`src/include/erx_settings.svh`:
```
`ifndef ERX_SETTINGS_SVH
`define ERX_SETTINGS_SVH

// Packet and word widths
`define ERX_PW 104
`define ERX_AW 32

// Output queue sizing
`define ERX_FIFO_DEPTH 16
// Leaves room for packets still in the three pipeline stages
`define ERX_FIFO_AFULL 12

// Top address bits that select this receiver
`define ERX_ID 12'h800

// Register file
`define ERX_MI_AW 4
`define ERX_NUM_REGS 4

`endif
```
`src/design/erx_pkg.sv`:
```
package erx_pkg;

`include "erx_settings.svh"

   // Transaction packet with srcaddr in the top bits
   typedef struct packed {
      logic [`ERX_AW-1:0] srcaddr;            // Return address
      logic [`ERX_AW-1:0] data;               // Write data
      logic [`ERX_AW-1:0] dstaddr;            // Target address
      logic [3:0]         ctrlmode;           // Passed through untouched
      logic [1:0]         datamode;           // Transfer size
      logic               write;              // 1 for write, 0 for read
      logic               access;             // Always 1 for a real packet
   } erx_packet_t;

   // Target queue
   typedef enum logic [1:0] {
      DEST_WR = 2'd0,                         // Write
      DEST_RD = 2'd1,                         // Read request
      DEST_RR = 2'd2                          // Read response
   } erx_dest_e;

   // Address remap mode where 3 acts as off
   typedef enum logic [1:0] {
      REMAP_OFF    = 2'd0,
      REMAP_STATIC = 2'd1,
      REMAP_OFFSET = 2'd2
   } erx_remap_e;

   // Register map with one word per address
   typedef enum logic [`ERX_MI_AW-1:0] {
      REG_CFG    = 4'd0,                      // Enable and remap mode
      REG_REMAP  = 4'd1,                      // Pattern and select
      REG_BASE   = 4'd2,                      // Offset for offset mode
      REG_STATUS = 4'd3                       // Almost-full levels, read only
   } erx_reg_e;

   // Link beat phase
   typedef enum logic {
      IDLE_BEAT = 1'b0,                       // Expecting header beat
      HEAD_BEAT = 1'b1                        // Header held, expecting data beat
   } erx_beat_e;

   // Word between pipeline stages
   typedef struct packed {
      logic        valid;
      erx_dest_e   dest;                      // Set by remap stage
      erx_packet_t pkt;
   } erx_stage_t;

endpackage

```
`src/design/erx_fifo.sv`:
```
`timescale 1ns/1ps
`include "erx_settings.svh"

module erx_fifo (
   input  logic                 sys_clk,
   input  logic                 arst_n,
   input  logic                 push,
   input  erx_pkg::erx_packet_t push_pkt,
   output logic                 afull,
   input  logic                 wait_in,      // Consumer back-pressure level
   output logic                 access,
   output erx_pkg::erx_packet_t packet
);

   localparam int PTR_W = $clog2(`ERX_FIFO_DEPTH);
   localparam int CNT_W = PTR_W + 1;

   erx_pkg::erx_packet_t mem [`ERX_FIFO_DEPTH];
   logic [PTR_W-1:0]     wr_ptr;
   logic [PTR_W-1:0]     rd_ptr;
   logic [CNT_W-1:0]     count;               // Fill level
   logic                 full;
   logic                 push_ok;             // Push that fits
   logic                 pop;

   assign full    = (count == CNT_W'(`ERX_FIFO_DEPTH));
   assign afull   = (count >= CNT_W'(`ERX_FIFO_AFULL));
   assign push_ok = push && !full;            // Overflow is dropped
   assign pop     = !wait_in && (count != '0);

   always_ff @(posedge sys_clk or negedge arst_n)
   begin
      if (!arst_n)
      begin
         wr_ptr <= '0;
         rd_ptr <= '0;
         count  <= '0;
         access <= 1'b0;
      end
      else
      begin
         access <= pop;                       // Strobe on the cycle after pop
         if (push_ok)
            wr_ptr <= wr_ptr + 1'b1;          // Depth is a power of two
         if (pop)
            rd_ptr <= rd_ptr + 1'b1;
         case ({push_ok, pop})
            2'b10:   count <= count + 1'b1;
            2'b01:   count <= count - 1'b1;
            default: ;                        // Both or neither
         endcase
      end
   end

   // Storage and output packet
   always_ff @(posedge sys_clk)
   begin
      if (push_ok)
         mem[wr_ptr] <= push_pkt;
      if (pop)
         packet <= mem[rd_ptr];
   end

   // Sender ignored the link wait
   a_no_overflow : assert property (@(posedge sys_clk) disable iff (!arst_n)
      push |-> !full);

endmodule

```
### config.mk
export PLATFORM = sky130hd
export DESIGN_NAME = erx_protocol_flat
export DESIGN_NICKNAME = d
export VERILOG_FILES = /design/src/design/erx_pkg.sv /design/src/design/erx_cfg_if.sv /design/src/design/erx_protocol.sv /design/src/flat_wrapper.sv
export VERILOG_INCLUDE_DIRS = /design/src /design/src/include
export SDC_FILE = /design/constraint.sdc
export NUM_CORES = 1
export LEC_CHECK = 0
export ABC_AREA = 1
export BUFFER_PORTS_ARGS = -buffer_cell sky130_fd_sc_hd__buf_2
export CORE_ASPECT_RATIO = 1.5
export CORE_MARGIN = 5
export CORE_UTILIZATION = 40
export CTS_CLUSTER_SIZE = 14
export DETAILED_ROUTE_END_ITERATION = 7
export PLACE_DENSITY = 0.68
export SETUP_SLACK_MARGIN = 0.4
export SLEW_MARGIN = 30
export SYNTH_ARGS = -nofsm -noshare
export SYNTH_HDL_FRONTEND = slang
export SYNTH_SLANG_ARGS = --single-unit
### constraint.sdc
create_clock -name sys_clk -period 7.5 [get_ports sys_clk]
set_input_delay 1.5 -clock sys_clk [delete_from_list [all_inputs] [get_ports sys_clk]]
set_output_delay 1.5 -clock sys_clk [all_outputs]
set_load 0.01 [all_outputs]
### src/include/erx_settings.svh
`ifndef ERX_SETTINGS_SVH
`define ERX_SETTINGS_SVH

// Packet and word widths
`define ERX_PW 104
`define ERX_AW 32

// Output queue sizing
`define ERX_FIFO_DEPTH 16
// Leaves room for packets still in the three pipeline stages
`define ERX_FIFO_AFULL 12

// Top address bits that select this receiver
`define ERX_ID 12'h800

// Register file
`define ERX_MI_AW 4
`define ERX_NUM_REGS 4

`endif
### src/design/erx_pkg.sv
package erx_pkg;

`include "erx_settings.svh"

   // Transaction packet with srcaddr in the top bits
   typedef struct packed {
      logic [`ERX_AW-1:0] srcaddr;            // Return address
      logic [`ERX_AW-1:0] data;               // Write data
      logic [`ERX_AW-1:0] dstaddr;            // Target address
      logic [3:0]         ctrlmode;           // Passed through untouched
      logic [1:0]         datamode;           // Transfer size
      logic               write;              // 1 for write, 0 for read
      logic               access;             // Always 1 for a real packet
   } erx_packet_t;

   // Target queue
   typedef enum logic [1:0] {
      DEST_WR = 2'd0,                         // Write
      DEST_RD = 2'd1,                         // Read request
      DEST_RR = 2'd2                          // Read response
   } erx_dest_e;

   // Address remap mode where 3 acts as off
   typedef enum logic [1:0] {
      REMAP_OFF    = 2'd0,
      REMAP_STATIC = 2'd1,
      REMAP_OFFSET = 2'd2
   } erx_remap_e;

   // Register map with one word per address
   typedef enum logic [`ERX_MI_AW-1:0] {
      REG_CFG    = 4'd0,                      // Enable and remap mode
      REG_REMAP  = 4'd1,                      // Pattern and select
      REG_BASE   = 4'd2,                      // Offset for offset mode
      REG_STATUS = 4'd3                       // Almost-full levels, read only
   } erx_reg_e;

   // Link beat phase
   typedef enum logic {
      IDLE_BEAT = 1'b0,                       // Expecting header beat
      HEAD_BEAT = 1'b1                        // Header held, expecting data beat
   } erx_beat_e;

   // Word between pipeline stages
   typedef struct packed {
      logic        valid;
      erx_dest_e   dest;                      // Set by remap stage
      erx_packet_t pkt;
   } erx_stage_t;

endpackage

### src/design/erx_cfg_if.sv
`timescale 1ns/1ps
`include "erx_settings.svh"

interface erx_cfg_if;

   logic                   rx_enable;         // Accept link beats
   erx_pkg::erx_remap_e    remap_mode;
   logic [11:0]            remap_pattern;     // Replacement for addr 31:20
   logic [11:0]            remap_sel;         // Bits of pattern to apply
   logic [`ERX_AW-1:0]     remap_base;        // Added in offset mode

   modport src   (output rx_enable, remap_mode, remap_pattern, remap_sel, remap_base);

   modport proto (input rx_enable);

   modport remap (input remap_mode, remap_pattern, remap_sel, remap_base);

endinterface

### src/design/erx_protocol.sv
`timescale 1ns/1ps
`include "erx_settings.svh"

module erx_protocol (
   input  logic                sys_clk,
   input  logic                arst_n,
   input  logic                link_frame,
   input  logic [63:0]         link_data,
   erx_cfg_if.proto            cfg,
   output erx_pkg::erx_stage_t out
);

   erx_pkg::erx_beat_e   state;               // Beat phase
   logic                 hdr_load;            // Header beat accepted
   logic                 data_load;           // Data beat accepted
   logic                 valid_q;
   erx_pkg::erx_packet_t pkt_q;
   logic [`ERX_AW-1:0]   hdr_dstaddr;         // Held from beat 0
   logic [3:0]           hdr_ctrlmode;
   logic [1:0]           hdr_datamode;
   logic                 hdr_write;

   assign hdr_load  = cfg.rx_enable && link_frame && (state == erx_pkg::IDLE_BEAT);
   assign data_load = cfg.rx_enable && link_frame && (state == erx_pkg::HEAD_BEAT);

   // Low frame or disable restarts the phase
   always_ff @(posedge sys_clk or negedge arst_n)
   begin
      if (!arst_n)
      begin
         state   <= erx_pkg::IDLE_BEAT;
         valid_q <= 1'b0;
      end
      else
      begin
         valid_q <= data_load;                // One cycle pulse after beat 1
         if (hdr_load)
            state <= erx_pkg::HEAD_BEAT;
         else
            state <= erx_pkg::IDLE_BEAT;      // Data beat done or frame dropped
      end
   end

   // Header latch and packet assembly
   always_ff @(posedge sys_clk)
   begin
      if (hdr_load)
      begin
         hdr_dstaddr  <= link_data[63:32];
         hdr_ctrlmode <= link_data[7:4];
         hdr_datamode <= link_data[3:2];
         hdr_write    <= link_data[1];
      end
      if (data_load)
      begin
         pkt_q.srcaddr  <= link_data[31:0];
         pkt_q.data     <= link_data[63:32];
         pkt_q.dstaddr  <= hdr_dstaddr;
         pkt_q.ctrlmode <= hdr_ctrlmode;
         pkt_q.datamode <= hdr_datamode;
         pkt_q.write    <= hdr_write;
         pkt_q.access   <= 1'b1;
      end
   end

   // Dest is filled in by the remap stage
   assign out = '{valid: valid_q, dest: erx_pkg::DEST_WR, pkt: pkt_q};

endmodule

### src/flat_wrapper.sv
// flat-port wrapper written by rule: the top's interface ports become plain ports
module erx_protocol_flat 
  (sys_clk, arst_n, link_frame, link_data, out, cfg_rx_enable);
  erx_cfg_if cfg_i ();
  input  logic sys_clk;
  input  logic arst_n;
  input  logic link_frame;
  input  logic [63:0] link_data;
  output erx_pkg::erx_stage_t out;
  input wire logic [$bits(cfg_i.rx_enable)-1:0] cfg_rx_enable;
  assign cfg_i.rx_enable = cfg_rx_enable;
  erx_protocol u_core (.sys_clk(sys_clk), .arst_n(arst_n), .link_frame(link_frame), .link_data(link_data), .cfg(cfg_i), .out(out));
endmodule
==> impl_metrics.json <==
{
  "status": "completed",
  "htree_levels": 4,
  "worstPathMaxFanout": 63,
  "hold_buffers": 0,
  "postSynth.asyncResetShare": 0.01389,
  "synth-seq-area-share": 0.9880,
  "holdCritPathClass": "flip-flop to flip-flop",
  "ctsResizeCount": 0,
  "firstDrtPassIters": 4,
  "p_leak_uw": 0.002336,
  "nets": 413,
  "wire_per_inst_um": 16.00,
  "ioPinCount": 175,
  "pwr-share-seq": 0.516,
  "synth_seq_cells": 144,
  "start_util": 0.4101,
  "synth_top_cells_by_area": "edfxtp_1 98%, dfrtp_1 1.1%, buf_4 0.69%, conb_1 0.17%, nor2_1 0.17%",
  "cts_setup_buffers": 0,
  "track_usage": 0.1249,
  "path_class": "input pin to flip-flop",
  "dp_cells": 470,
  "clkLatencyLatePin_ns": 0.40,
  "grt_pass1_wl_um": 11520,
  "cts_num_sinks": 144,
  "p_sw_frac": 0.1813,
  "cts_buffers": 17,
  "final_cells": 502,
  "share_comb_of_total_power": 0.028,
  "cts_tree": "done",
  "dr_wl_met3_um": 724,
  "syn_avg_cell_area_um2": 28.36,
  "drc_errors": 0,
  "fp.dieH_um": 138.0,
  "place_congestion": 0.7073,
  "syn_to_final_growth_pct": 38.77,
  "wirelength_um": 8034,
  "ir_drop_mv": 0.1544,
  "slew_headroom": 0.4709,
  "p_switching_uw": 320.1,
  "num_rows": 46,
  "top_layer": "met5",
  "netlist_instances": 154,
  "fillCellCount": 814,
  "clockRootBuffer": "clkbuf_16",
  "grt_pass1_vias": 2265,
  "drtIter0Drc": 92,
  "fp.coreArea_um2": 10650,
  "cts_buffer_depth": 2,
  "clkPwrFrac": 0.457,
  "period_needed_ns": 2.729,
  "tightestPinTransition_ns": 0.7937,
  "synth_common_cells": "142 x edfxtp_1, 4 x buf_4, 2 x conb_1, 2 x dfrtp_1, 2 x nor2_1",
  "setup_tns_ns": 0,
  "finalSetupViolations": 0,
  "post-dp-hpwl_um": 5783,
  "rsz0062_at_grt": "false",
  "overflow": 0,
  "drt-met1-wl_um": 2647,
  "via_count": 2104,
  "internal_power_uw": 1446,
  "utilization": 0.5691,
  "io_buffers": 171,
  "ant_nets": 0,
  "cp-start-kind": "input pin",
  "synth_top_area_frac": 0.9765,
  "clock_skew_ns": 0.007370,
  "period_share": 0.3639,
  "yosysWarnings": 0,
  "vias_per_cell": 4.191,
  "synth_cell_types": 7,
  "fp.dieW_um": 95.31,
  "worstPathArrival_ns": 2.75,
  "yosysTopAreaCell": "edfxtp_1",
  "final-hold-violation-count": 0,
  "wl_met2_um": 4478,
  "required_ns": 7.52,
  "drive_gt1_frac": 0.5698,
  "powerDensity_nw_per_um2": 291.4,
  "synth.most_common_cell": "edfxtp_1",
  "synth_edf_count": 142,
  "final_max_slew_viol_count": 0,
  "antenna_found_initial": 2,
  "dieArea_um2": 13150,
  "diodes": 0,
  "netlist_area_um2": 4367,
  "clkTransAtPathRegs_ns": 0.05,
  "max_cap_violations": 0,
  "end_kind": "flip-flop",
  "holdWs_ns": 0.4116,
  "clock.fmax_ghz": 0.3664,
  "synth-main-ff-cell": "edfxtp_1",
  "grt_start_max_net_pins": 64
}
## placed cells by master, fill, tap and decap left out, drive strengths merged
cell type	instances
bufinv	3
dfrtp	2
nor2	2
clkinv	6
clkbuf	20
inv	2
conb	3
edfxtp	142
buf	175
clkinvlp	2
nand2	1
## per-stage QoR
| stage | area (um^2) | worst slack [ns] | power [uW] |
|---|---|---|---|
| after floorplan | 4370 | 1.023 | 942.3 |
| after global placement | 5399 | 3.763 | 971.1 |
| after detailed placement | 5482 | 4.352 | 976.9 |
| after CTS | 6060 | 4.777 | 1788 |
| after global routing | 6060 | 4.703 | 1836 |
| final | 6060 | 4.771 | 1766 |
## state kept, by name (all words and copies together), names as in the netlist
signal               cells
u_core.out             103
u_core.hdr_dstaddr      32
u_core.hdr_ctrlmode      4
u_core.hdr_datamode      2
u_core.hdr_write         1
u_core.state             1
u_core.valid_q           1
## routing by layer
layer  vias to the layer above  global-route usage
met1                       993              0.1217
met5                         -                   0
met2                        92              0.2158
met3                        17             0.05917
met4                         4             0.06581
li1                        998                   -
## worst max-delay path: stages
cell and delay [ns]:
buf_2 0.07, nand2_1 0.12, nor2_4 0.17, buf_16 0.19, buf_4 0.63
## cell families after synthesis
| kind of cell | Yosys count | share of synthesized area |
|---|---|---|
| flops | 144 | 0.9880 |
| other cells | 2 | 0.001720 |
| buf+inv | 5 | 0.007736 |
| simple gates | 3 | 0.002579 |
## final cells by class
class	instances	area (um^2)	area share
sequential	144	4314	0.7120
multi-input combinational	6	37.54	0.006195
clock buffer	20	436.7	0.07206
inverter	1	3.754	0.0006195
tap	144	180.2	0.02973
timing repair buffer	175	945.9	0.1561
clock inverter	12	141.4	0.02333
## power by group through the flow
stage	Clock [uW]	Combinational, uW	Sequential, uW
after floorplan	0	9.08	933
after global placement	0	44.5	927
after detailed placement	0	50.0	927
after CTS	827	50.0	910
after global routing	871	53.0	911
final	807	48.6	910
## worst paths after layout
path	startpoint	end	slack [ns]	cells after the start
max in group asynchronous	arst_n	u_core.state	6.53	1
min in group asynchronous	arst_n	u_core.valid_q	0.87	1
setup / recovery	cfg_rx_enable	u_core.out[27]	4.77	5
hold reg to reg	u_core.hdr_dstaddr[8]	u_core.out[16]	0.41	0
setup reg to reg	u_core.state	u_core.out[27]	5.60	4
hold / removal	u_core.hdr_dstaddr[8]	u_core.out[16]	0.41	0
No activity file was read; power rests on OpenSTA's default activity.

§ **Task statement**:
The output should be exactly the lines from the one containing "3 | 0.002579 |" to the final line of the listing above, inclusive.

§ **Task output**:
| simple gates | 3 | 0.002579 |
## final cells by class
class	instances	area (um^2)	area share
sequential	144	4314	0.7120
multi-input combinational	6	37.54	0.006195
clock buffer	20	436.7	0.07206
inverter	1	3.754	0.0006195
tap	144	180.2	0.02973
timing repair buffer	175	945.9	0.1561
clock inverter	12	141.4	0.02333
## power by group through the flow
stage	Clock [uW]	Combinational, uW	Sequential, uW
after floorplan	0	9.08	933
after global placement	0	44.5	927
after detailed placement	0	50.0	927
after CTS	827	50.0	910
after global routing	871	53.0	911
final	807	48.6	910
## worst paths after layout
path	startpoint	end	slack [ns]	cells after the start
max in group asynchronous	arst_n	u_core.state	6.53	1
min in group asynchronous	arst_n	u_core.valid_q	0.87	1
setup / recovery	cfg_rx_enable	u_core.out[27]	4.77	5
hold reg to reg	u_core.hdr_dstaddr[8]	u_core.out[16]	0.41	0
setup reg to reg	u_core.state	u_core.out[27]	5.60	4
hold / removal	u_core.hdr_dstaddr[8]	u_core.out[16]	0.41	0
No activity file was read; power rests on OpenSTA's default activity.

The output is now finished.